2. É permitido ao Juiz decretar de ofício a litigância de má-fé, podendo condenar o litigante faltoso a pagar multa e a indenizar a parte contrária pelos prejuízos causados (CPC, art. 18, caput e § 2º).

3. Na fixação da indenização, considerada sua natureza reparatória, é necessária a demonstração do prejuízo efetivamente causado à parte adversa, em razão da conduta lesiva praticada no âmbito do processo, diferentemente do que ocorre com a multa, para a qual basta a caracterização da conduta dolosa.

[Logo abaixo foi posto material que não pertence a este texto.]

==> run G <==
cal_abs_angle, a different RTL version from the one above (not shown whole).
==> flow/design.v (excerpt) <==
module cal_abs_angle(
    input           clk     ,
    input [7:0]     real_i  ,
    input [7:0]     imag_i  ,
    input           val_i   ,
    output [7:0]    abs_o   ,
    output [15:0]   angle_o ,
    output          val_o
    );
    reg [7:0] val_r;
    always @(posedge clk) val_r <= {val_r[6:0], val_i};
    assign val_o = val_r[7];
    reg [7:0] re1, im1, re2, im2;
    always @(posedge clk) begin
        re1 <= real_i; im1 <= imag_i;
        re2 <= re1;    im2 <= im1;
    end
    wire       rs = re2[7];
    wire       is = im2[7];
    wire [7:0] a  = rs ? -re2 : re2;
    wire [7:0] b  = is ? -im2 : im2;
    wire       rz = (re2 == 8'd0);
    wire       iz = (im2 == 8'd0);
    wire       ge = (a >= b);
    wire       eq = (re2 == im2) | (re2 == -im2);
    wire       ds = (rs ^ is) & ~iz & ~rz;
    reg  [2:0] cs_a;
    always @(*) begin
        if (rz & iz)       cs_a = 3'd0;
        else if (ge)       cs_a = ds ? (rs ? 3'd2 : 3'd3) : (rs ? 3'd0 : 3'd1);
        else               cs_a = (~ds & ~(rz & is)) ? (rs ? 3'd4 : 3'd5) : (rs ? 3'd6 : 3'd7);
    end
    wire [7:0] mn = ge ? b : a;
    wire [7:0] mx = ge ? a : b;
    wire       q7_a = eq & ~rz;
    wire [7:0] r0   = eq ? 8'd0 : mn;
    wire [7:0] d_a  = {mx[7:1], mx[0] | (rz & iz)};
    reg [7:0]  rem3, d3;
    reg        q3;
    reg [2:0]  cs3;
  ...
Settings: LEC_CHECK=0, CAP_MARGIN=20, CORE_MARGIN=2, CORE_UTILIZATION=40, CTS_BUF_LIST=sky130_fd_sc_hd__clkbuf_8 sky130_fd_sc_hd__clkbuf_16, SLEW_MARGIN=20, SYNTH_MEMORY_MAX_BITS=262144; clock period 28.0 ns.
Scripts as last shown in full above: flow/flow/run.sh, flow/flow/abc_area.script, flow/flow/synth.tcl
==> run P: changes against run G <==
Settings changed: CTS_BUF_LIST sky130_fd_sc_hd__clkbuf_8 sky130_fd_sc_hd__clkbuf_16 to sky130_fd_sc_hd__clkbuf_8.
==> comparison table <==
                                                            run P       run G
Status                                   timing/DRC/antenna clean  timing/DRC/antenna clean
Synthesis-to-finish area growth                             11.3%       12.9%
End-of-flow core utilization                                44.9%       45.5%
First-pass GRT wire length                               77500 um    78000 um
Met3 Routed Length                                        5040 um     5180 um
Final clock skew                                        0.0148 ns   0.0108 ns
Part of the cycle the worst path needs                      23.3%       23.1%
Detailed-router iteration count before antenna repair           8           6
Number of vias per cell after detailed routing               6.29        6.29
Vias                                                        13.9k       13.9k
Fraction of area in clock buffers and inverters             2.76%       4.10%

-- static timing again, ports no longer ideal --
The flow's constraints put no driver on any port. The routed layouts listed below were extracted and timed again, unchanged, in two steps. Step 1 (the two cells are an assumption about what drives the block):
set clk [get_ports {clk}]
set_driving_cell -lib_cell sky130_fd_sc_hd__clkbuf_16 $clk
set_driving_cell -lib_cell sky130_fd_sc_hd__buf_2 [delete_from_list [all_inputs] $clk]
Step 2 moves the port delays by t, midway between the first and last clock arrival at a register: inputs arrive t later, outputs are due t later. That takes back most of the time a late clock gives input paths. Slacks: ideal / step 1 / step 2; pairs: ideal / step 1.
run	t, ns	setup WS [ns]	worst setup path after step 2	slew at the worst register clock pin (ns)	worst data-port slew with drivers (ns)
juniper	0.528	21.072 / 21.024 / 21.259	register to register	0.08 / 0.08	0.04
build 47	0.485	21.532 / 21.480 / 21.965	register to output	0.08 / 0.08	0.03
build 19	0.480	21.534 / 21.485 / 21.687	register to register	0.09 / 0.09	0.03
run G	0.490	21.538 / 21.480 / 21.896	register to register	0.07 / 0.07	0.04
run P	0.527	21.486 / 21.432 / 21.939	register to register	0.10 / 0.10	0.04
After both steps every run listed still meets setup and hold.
From an optimization exercise on the open Yosys and OpenROAD flow, aimed at small area and a short achievable clock period; shortcuts taken in it are not production practice. RTL that was checked went through simulation tests only; none was proved equivalent to the original. The RTL of run 3 was laid out without a check of its function.

### design.v
module caesar_cipher (
   input            clk
  ,input            rst_n
  ,input            ptxt_valid  
  ,input            mode  
  ,input            key_shift_dir_1  
  ,input            key_shift_dir_3  
  ,input      [4:0] key_shift_num_1  
  ,input      [4:0] key_shift_num_3  
  ,input      [7:0] ptxt_char
  ,output reg [7:0] ctxt_char
  ,output reg       err_invalid_key_shift_num
  ,output reg       err_invalid_ptxt_char
  ,output reg       ctx_ready
);
  localparam NUL_CHAR = 8'h00;
  localparam UPPERCASE_A_CHAR = 8'h41;
  localparam UPPERCASE_Z_CHAR = 8'h5A;
  localparam LOWERCASE_A_CHAR = 8'h61;
  localparam LOWERCASE_Z_CHAR = 8'h7A;
  wire       ptxt_char_is_uppercase_letter;
  wire       ptxt_char_is_lowercase_letter;
  wire       ptxt_char_is_letter;
  wire	     err_invalid_key_shift_num_wire;
  wire 	     err_invalid_ptxt_char_wire;
  wire  [4:0] key_shift_num_x;  
  reg  [7:0] sub_letter;
  assign err_invalid_key_shift_num_wire = key_shift_num_1 > 26 || key_shift_num_3 > 26 || key_shift_num_1==key_shift_num_3;
  assign ptxt_char_is_uppercase_letter = (ptxt_char >= UPPERCASE_A_CHAR) &&
                                         (ptxt_char <= UPPERCASE_Z_CHAR);
  assign ptxt_char_is_lowercase_letter = (ptxt_char >= LOWERCASE_A_CHAR) &&
                                         (ptxt_char <= LOWERCASE_Z_CHAR);
  assign ptxt_char_is_letter = ptxt_char_is_uppercase_letter ||
                               ptxt_char_is_lowercase_letter;
  assign err_invalid_ptxt_char_wire = !ptxt_char_is_letter;
  assign key_shift_num_x = (key_shift_num_1 + key_shift_num_3) < 27 ?  (key_shift_num_1 + key_shift_num_3) :  (key_shift_num_1 + key_shift_num_3)  -  5'b11011;
  always @ (*)
    if(!mode) begin  
        if(!key_shift_dir_1 && !key_shift_dir_3) begin
            sub_letter = ptxt_char + {3'b000, key_shift_num_1} + {3'b000, key_shift_num_x} + {3'b000, key_shift_num_3};
            if(ptxt_char_is_uppercase_letter && (sub_letter > UPPERCASE_Z_CHAR))begin
                sub_letter -= 8'h1A;
				if(sub_letter > UPPERCASE_Z_CHAR)begin
					sub_letter -= 8'h1A;
					if(sub_letter > UPPERCASE_Z_CHAR)
						sub_letter -= 8'h1A;
						else 
							sub_letter = sub_letter;
				end
				else 
					sub_letter = sub_letter;
			end 
			else sub_letter = sub_letter;
            if(ptxt_char_is_lowercase_letter && (sub_letter > LOWERCASE_Z_CHAR))begin
                sub_letter -= 8'h1A;
				 if(sub_letter > LOWERCASE_Z_CHAR)begin
					sub_letter -= 8'h1A;
					if(sub_letter > LOWERCASE_Z_CHAR)
						sub_letter -= 8'h1A;
					else 
						sub_letter = sub_letter;
				end
				 else 
					sub_letter = sub_letter;
			end
			else
				sub_letter = sub_letter;
        end
        else if(!key_shift_dir_1 && key_shift_dir_3) begin
            sub_letter = ptxt_char + {3'b000, key_shift_num_1} - {3'b000, key_shift_num_x} - {3'b000, key_shift_num_3};
            if(ptxt_char_is_uppercase_letter && (sub_letter > UPPERCASE_Z_CHAR))begin
                sub_letter -= 8'h1A;
                if(sub_letter > UPPERCASE_Z_CHAR)
                    sub_letter -= 8'h1A;
                else
                    sub_letter = sub_letter;
            end
            else if(ptxt_char_is_lowercase_letter && (sub_letter > LOWERCASE_Z_CHAR))begin
                sub_letter -= 8'h1A;
                if(sub_letter > LOWERCASE_Z_CHAR)
                    sub_letter -= 8'h1A;
                else
                    sub_letter = sub_letter;
            end
            else if(ptxt_char_is_uppercase_letter && (sub_letter < UPPERCASE_A_CHAR)) begin
                sub_letter += 8'h1A;
                if(sub_letter < UPPERCASE_A_CHAR)
                    sub_letter += 8'h1A;
                else
                    sub_letter = sub_letter;
            end
            else if(ptxt_char_is_lowercase_letter && (sub_letter < LOWERCASE_A_CHAR))begin
                sub_letter += 8'h1A;
                if(sub_letter < LOWERCASE_A_CHAR)
                    sub_letter += 8'h1A;
                else
                    sub_letter = sub_letter;
			end
			else 
				sub_letter = sub_letter;
        end
        else if(key_shift_dir_1 && !key_shift_dir_3) begin
            sub_letter = ptxt_char - {3'b000, key_shift_num_1} - {3'b000, key_shift_num_x} + {3'b000, key_shift_num_3};
            if(ptxt_char_is_uppercase_letter && (sub_letter > UPPERCASE_Z_CHAR))begin
                sub_letter -= 8'h1A;
                if(sub_letter > UPPERCASE_Z_CHAR)
                    sub_letter -= 8'h1A;
                else
                    sub_letter = sub_letter;
            end
            else if(ptxt_char_is_lowercase_letter && (sub_letter > LOWERCASE_Z_CHAR))begin
                sub_letter -= 8'h1A;
                if(sub_letter > LOWERCASE_Z_CHAR)
                    sub_letter -= 8'h1A;
                else
                    sub_letter = sub_letter;
            end
            else if(ptxt_char_is_uppercase_letter && (sub_letter < UPPERCASE_A_CHAR))begin
                sub_letter += 8'h1A;
                if(sub_letter < UPPERCASE_A_CHAR)
                    sub_letter += 8'h1A;
                else
                    sub_letter = sub_letter;
            end
            else if(ptxt_char_is_lowercase_letter && (sub_letter < LOWERCASE_A_CHAR))begin
                sub_letter += 8'h1A;
                if(sub_letter < LOWERCASE_A_CHAR)
                    sub_letter += 8'h1A;
                else
                    sub_letter = sub_letter;
            end
			else 
				sub_letter = sub_letter;
        end
		else if(key_shift_dir_1 && key_shift_dir_3) begin
            sub_letter = ptxt_char - {3'b000, key_shift_num_1} + {3'b000, key_shift_num_x} - {3'b000, key_shift_num_3};
            if(ptxt_char_is_uppercase_letter && (sub_letter < UPPERCASE_A_CHAR))begin
                sub_letter += 8'h1A;
				 if((sub_letter < UPPERCASE_A_CHAR))
					sub_letter += 8'h1A;
				else
					sub_letter = sub_letter;
			end
			else
				sub_letter = sub_letter;
            if(ptxt_char_is_lowercase_letter && (sub_letter < LOWERCASE_A_CHAR))begin
                sub_letter += 8'h1A;
				  if((sub_letter < LOWERCASE_A_CHAR))
					sub_letter += 8'h1A;
				  else
					sub_letter = sub_letter;
			end
			else
				sub_letter = sub_letter;
        end
		else
			sub_letter = NUL_CHAR;
    end
    else begin  
        if(!key_shift_dir_1 && !key_shift_dir_3) begin
            sub_letter = ptxt_char - {3'b000, key_shift_num_1} - {3'b000, key_shift_num_x} - {3'b000, key_shift_num_3};
            if(ptxt_char_is_uppercase_letter && (sub_letter < UPPERCASE_A_CHAR || sub_letter > 200))begin
                sub_letter += 8'h1A;
				 if(sub_letter < UPPERCASE_A_CHAR  || sub_letter > 200)begin
					sub_letter += 8'h1A;
					if(sub_letter < UPPERCASE_A_CHAR  || sub_letter > 200 )
						sub_letter += 8'h1A;
					else
						sub_letter = sub_letter;
				end
				else
					sub_letter = sub_letter;
			end
			else
				sub_letter = sub_letter;
            if(ptxt_char_is_lowercase_letter && (sub_letter < LOWERCASE_A_CHAR))begin
                sub_letter += 8'h1A;
				if(sub_letter < LOWERCASE_A_CHAR)begin
					sub_letter += 8'h1A;
					if(sub_letter < LOWERCASE_A_CHAR)
						sub_letter += 8'h1A;
					else
						sub_letter = sub_letter;
				end
				else
					sub_letter = sub_letter;
			end
			else
				sub_letter = sub_letter;			
        end
        else if(!key_shift_dir_1 && key_shift_dir_3) begin
            sub_letter = ptxt_char - {3'b000, key_shift_num_1} + {3'b000, key_shift_num_x} + {3'b000, key_shift_num_3};
            if(ptxt_char_is_uppercase_letter && (sub_letter > UPPERCASE_Z_CHAR))begin
                sub_letter -= 8'h1A;
                if(sub_letter > UPPERCASE_Z_CHAR)
                    sub_letter -= 8'h1A;
                else
                    sub_letter = sub_letter;
            end
            else if(ptxt_char_is_lowercase_letter && (sub_letter > LOWERCASE_Z_CHAR))begin
                sub_letter -= 8'h1A;
                if(sub_letter > LOWERCASE_Z_CHAR)
                    sub_letter -= 8'h1A;
                else
                    sub_letter = sub_letter;
            end
            else if(ptxt_char_is_uppercase_letter && (sub_letter < UPPERCASE_A_CHAR))begin
                sub_letter += 8'h1A;
                if(sub_letter < UPPERCASE_A_CHAR)
                    sub_letter += 8'h1A;
                else
                    sub_letter = sub_letter;
            end
            else if(ptxt_char_is_lowercase_letter && (sub_letter < LOWERCASE_A_CHAR))begin
                sub_letter += 8'h1A;
                if(sub_letter < LOWERCASE_A_CHAR)
                    sub_letter += 8'h1A;
                else
                    sub_letter = sub_letter;
            end
			else
				sub_letter = sub_letter;
        end
        else if(key_shift_dir_1 && !key_shift_dir_3) begin
            sub_letter = ptxt_char + {3'b000, key_shift_num_1} + {3'b000, key_shift_num_x} - {3'b000, key_shift_num_3};
            if(ptxt_char_is_uppercase_letter && (sub_letter > UPPERCASE_Z_CHAR))begin
                sub_letter -= 8'h1A;
                if(sub_letter > UPPERCASE_Z_CHAR)
                    sub_letter -= 8'h1A;
                else
                    sub_letter = sub_letter;
            end
            else if(ptxt_char_is_lowercase_letter && (sub_letter > LOWERCASE_Z_CHAR))begin
                sub_letter -= 8'h1A;
                if(sub_letter > LOWERCASE_Z_CHAR)
                    sub_letter -= 8'h1A;
                else
                    sub_letter = sub_letter;
            end
            else if(ptxt_char_is_uppercase_letter && (sub_letter < UPPERCASE_A_CHAR))begin
                sub_letter += 8'h1A;
                if(sub_letter < UPPERCASE_A_CHAR)
                    sub_letter += 8'h1A;
                else
                    sub_letter = sub_letter;
            end
            else if(ptxt_char_is_lowercase_letter && (sub_letter < LOWERCASE_A_CHAR))begin
                sub_letter += 8'h1A;
                if(sub_letter < LOWERCASE_A_CHAR)
                    sub_letter += 8'h1A;
                else
                    sub_letter = sub_letter;
            end
			else
				sub_letter = sub_letter;
        end
        else if(key_shift_dir_1 && key_shift_dir_3) begin
            sub_letter = ptxt_char + {3'b000, key_shift_num_1} - {3'b000, key_shift_num_x} + {3'b000, key_shift_num_3};
             if(ptxt_char_is_uppercase_letter && (sub_letter > UPPERCASE_Z_CHAR))begin
                sub_letter -= 8'h1A;
				if((sub_letter > UPPERCASE_Z_CHAR))
					sub_letter -= 8'h1A;
				else
					sub_letter = sub_letter;
			end
			else
				sub_letter = sub_letter;
            if(ptxt_char_is_lowercase_letter && (sub_letter > LOWERCASE_Z_CHAR))begin
                sub_letter -= 8'h1A;
				 if((sub_letter > LOWERCASE_Z_CHAR))
					sub_letter -= 8'h1A;
				 else
					sub_letter = sub_letter;
			end
			else
				sub_letter = sub_letter;
        end
		else
			sub_letter = NUL_CHAR;
    end
  always @ (posedge clk or negedge rst_n)
    if(!rst_n)begin
      ctx_ready <= 1'b0;
      ctxt_char <= NUL_CHAR;
      err_invalid_key_shift_num <= 1'b0;
	  err_invalid_ptxt_char <=1'b0;
	  end
    else if(err_invalid_ptxt_char_wire || err_invalid_key_shift_num_wire || !ptxt_valid) begin
      ctx_ready <= 1'b0;
      ctxt_char <= NUL_CHAR;
	  err_invalid_key_shift_num <= 1'b1;
	  err_invalid_ptxt_char <=1'b1;
	  end
    else begin
      ctx_ready <= 1'b1;
      ctxt_char <= sub_letter;
	  err_invalid_key_shift_num <= 1'b0;
	  err_invalid_ptxt_char <=1'b0;
	  end
endmodule
### run.sh
#!/bin/bash
# synth_recipe.tcl (not shown) runs the flow's synth.tcl, then flattens the netlist and writes it again
# the make line also repeats each setting of config.mk as NAME=value (left out here)
make -C /OpenROAD-flow-scripts/flow DESIGN_CONFIG=/design/flow/config.mk WORK_HOME=/design/flow/orfs CLKGATE_MAP_FILE= SYNTH_SCRIPT=/design/flow/synth_recipe.tcl finish
### config.mk
export PLATFORM = sky130hd
export DESIGN_NAME = caesar_cipher
export DESIGN_NICKNAME = caesar_cipher
export VERILOG_FILES = /design/flow/design.v
export SDC_FILE = /design/flow/constraint.sdc
export NUM_CORES = 4
export LEC_CHECK = 0
export CAP_MARGIN = 20
export CORE_MARGIN = 2
export CORE_UTILIZATION = 40
export SLEW_MARGIN = 20
### constraint.sdc
create_clock -name core_clock -period 14.0 [get_ports {clk}]
set_input_delay 2.8000 -clock core_clock [delete_from_list [all_inputs] [get_ports {clk}]]
set_output_delay 2.8000 -clock core_clock [all_outputs]
set_load 0.01 [all_outputs]
==> results of run 1 <==
==> layer usage <==
metal / vias up / global-route usage [%] / share of wire (%)
met2: 758 / 44.6 / 46
met4: 0 / 7.30 / 3.2
met1: 8403 / 36.4 / 44
met3: 104 / 1.93 / 7.0
li1: 8544 / - / -
met5: - / 0 / 0
==> sequential cells by signal, indices dropped and copies added (netlist names) <==
| signal | cells |
|---|---|
| ctxt_char | 8 |
| ctx_ready | 1 |
| err_invalid_ptxt_char | 1 |
==> synth_stat cells (19+ instances only) <==
cell | number | area share (%)
and2_1 | 30 | 1.2
nor4_1 | 25 | 0.99
nor2b_1 | 36 | 1.4
nand4_1 | 21 | 0.83
o21bai_1 | 20 | 0.95
or3_1 | 24 | 0.95
a31oi_1 | 28 | 1.1
o21a_1 | 24 | 1.1
ha_1 | 170 | 13
a211o_1 | 19 | 1.1
xnor2_1 | 142 | 7.9
nor2_1 | 228 | 5.4
o211ai_1 | 36 | 1.7
nand2_1 | 225 | 5.3
nand3_1 | 73 | 2.3
nand2b_1 | 22 | 0.87
a21oi_1 | 174 | 5.5
and3_1 | 26 | 1.0
mux2i_1 | 44 | 2.8
xor2_1 | 44 | 2.4
clkbuf_1 | 58 | 1.4
nor3_1 | 78 | 2.5
inv_1 | 128 | 3.0
or2_2 | 19 | 0.75
a21o_1 | 30 | 1.4
o21ai_0 | 137 | 4.3
a211oi_1 | 38 | 1.8
==> worst max-delay path: cells and delay by family <==
| family | cells | cell delay [ns] |
|---|---|---|
| AND/OR/NAND/NOR | 11 | 2.73 |
| buffers and inverters | 3 | 0.79 |
| AO/OA/AOI/OAI | 16 | 4.07 |
| adder cells (fa/ha/maj) | 5 | 1.94 |
| multiplexers | 2 | 0.47 |
| XOR/XNOR | 3 | 0.68 |
==> per-stage QoR <==
step	area, um2	utilization [%]	hold slack (ns)	setup WS [ns]
after floorplan	15800	-	2.50	1.29
after global placement	16800	43.3	3.16	0.477
after detailed placement	16800	43.3	3.17	0.241
after CTS	16900	43.5	2.92	0.448
after global routing	17000	43.7	2.94	0.0122
final	17000	43.7	2.90	0.671
==> cell type report <==
cell class | instances | share of cell area [%]
Inverter | 131 | 2.90
Multi-Input combinational cell | 2071 | 86.5
Sequential cell | 10 | 1.47
Timing Repair Buffer | 96 | 4.76
Clock buffer | 4 | 0.523
Tap cell | 518 | 3.82
==> what timing repair did <==
item,4_1_cts,5_1_grt
endpoints found under the setup margin,0,7
setup buffers,0,2
endpoints found under the hold margin,0,0
gates resized for setup,0,9
==> kinds of logic (layout without fill, tap and decap cells) <==
| family | after synthesis | in the layout | share of synthesized area [%] |
|---|---|---|---|
| AOI/OAI and AO/OA | 750 | 750 | 33.6 |
| xor gates and xnor gates | 199 | 199 | 12.1 |
| adders and majority gates | 187 | 187 | 15.5 |
| buffers and inverters | 221 | 231 | 5.79 |
| DFF | 10 | 10 | 1.58 |
| muxes | 56 | 56 | 3.87 |
| and+or+nand+nor | 879 | 879 | 27.6 |
==> final timing paths <==
check                      cells past startpoint                    end                from  slack [ns]
max                                           40           ctxt_char[1]  key_shift_num_1[0]        0.67
max in group asynchronous                      1           ctxt_char[7]               rst_n       10.75
min                                            1  err_invalid_ptxt_char               rst_n        2.90
min in group core_clock                        4           ctxt_char[6]     key_shift_dir_1        3.49
==> impl_metrics.tcl, run 1 <==
set metrics [dict create \
    outcome "timing/DRC/antenna clean" \
    async_reset_ff_share_pct 100 \
    dieArea_um2 41100 \
    worstSetupPathType "in2reg" \
    final_cells 2830 \
    syn-num-nets 2511 \
    rsz0062_at_grt "false" \
    worst_ep_required_time_ns 14.14 \
    synth_ff_type "dfrtp_1" \
    io_pins 35 \
    htree_levels 1 \
    grt_usage_pct 26.5 \
    clockBufferDepth 2 \
    yosysUniqueCellTypes 129 \
    fin_crit_sh_pct 95.2 \
    synthCells 2302 \
    core_area_um2 38800 \
    place.gp.congestion 0.998 \
    drt_first_pass_iters 6 \
    root_buffer "clkbuf_16" \
    maxCapViolations 0 \
    critPathMaxStageDelay_ns 0.64 \
    drv_slew 0 \
    cts_inserted_buffers 3 \
    critPathSlowestCell "o21ai_0" \
    detail-route-antenna-nets 0 \
    antenna_found_initial 0 \
    start_kind "primary input" \
    diodes 0 \
    drt-vias-per-instance 6.29 \
    gr-total-overflow 0 \
    crit_path_end_kind "flop" \
    ys_ff_latch 10 \
    final_cell_mix "nor2_1, nand2_1, a21oi_1, ha_1, xnor2_1" \
    synth_edf_count 0 \
    setup_viol 0 \
    grt_pass1_wl_um 89200 \
    finalSetupTns_ns 0 \
    dp_hpwl_um 46100 \
    critical_path_arrival_ns 13.47 \
    layout.nets 2522 \
    layout_commonest_cell "nor2_1" \
    initial_core_util_pct 40.7 \
    wl_per_cell_um 20.0 \
    clock-sinks 10 \
    via_count 17800 \
    worst-path-max-fanout 10 \
    fp.dieW_um 203 \
    area_growth_pct 7.50 \
    synth_area_um2 15800 \
    portBuffers 34 \
    hold_path.class "in2async" \
    seq_area_um2 250 \
    dp_cells 2824 \
    die_y_um 203 \
    cts_tree "built" \
    yosysWarnings 1 \
    hold_viol 0 \
    initialDrtViolationCount 1642 \
    synth_seq_area_share_pct 1.58 \
    grt_pass1_vias 16200 \
    fmax_mhz 75.0 \
    drive_above_1_share_pct 8.13 \
    clkTransAtPathRegs_ns 0.05 \
    num-fill-cells 4055 \
    layout_min_cycle_time_ns 13.33 \
    rows 72 \
    cp_common_cell "ha_1" \
    worstMarginPinSlew_ns 1.15 \
    drc 0 \
    slew-limit-headroom_pct 22.6 \
    multiInputGateArea_um2 14700 \
    wl_um 56700 \
    syn_area_per_cell_um2 6.86 \
    grt_max_degree 33 \
    ctsHoldBuffers 0 \
]
==> run 2, diff against run 1 <==
==> design.v (replaced) <==
module caesar_cipher (
   input            clk
  ,input            rst_n
  ,input            ptxt_valid
  ,input            mode
  ,input            key_shift_dir_1
  ,input            key_shift_dir_3
  ,input      [4:0] key_shift_num_1
  ,input      [4:0] key_shift_num_3
  ,input      [7:0] ptxt_char
  ,output reg [7:0] ctxt_char
  ,output reg       err_invalid_key_shift_num
  ,output reg       err_invalid_ptxt_char
  ,output reg       ctx_ready
);
  wire [4:0] k1 = key_shift_num_1;
  wire [4:0] k3 = key_shift_num_3;
  wire [4:0] p  = ptxt_char[4:0];
  wire letter = (ptxt_char[7:6] == 2'b01) && (p != 5'd0) && (p <= 5'd26);
  wire ok = ptxt_valid && letter && (k1 <= 5'd26) && (k3 <= 5'd26) && (k1 != k3);
  wire w = ({1'b0,k1} + {1'b0,k3}) >= 6'd27;
  wire [5:0] y = (key_shift_dir_3 ? 6'd0 : {1'b0,k1}) + (key_shift_dir_1 ? 6'd0 : {1'b0,k3});
  wire [7:0] v = {1'b0,y,1'b0} - {7'd0,w};
  wire [4:0] vm = (v[7]) ? 5'd25 : (v % 8'd26);
  wire sg = mode ^ key_shift_dir_1 ^ key_shift_dir_3;
  wire [4:0] t = (sg && vm != 0) ? 5'd26 - vm : vm;
  wire [5:0] c = {1'b0,p} + {1'b0,t};
  wire [4:0] r = (c > 6'd26) ? c - 6'd26 : c[4:0];
  always @(posedge clk or negedge rst_n)
    if (!rst_n) begin
      ctx_ready <= 1'b0; ctxt_char <= 8'h00;
      err_invalid_key_shift_num <= 1'b0; err_invalid_ptxt_char <= 1'b0;
    end else if (!ok) begin
      ctx_ready <= 1'b0; ctxt_char <= 8'h00;
      err_invalid_key_shift_num <= 1'b1; err_invalid_ptxt_char <= 1'b1;
    end else begin
      ctx_ready <= 1'b1; ctxt_char <= {2'b01, ptxt_char[5], r};
      err_invalid_key_shift_num <= 1'b0; err_invalid_ptxt_char <= 1'b0;
    end
endmodule
==> run 2 against run 1 <==
- still clean
- cell count decreased by 87%
- hold slack got worse by 0.061 ns
- setup slack improved by 3.3 ns
- design area decreased by 85%
- via count decreased by 89%
- utilization increased by 5.7 points
- synthesized cell count decreased by 89%
- critical path type unchanged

4. Reconhecida a litigância de má-fé nas instâncias ordinárias, sem demonstração do prejuízo causado à ré, mostra-se cabível a aplicação ao autor da multa não excedente a 1% sobre o valor da causa, afastando-se a indenização do art. 18 do CPC.

5. Os embargos declaratórios opostos com o intuito de prequestionamento não podem ser considerados procrastinatórios (Súmula 98/STJ).

6. Em caso de litigância de má-fé (CPC, arts. 17 e 18), descabe a condenação solidária da parte faltosa e de seus procuradores. A conduta processual do patrono da parte é disciplinada pelos arts. 14 do CPC e 32 do Estatuto da Advocacia e da Ordem dos Advogados do Brasil - EAOAB (Lei 8.906/94), de maneira que os danos processuais porventura causados pelo advogado, por dolo ou culpa grave, deverão ser aferidos em ação própria.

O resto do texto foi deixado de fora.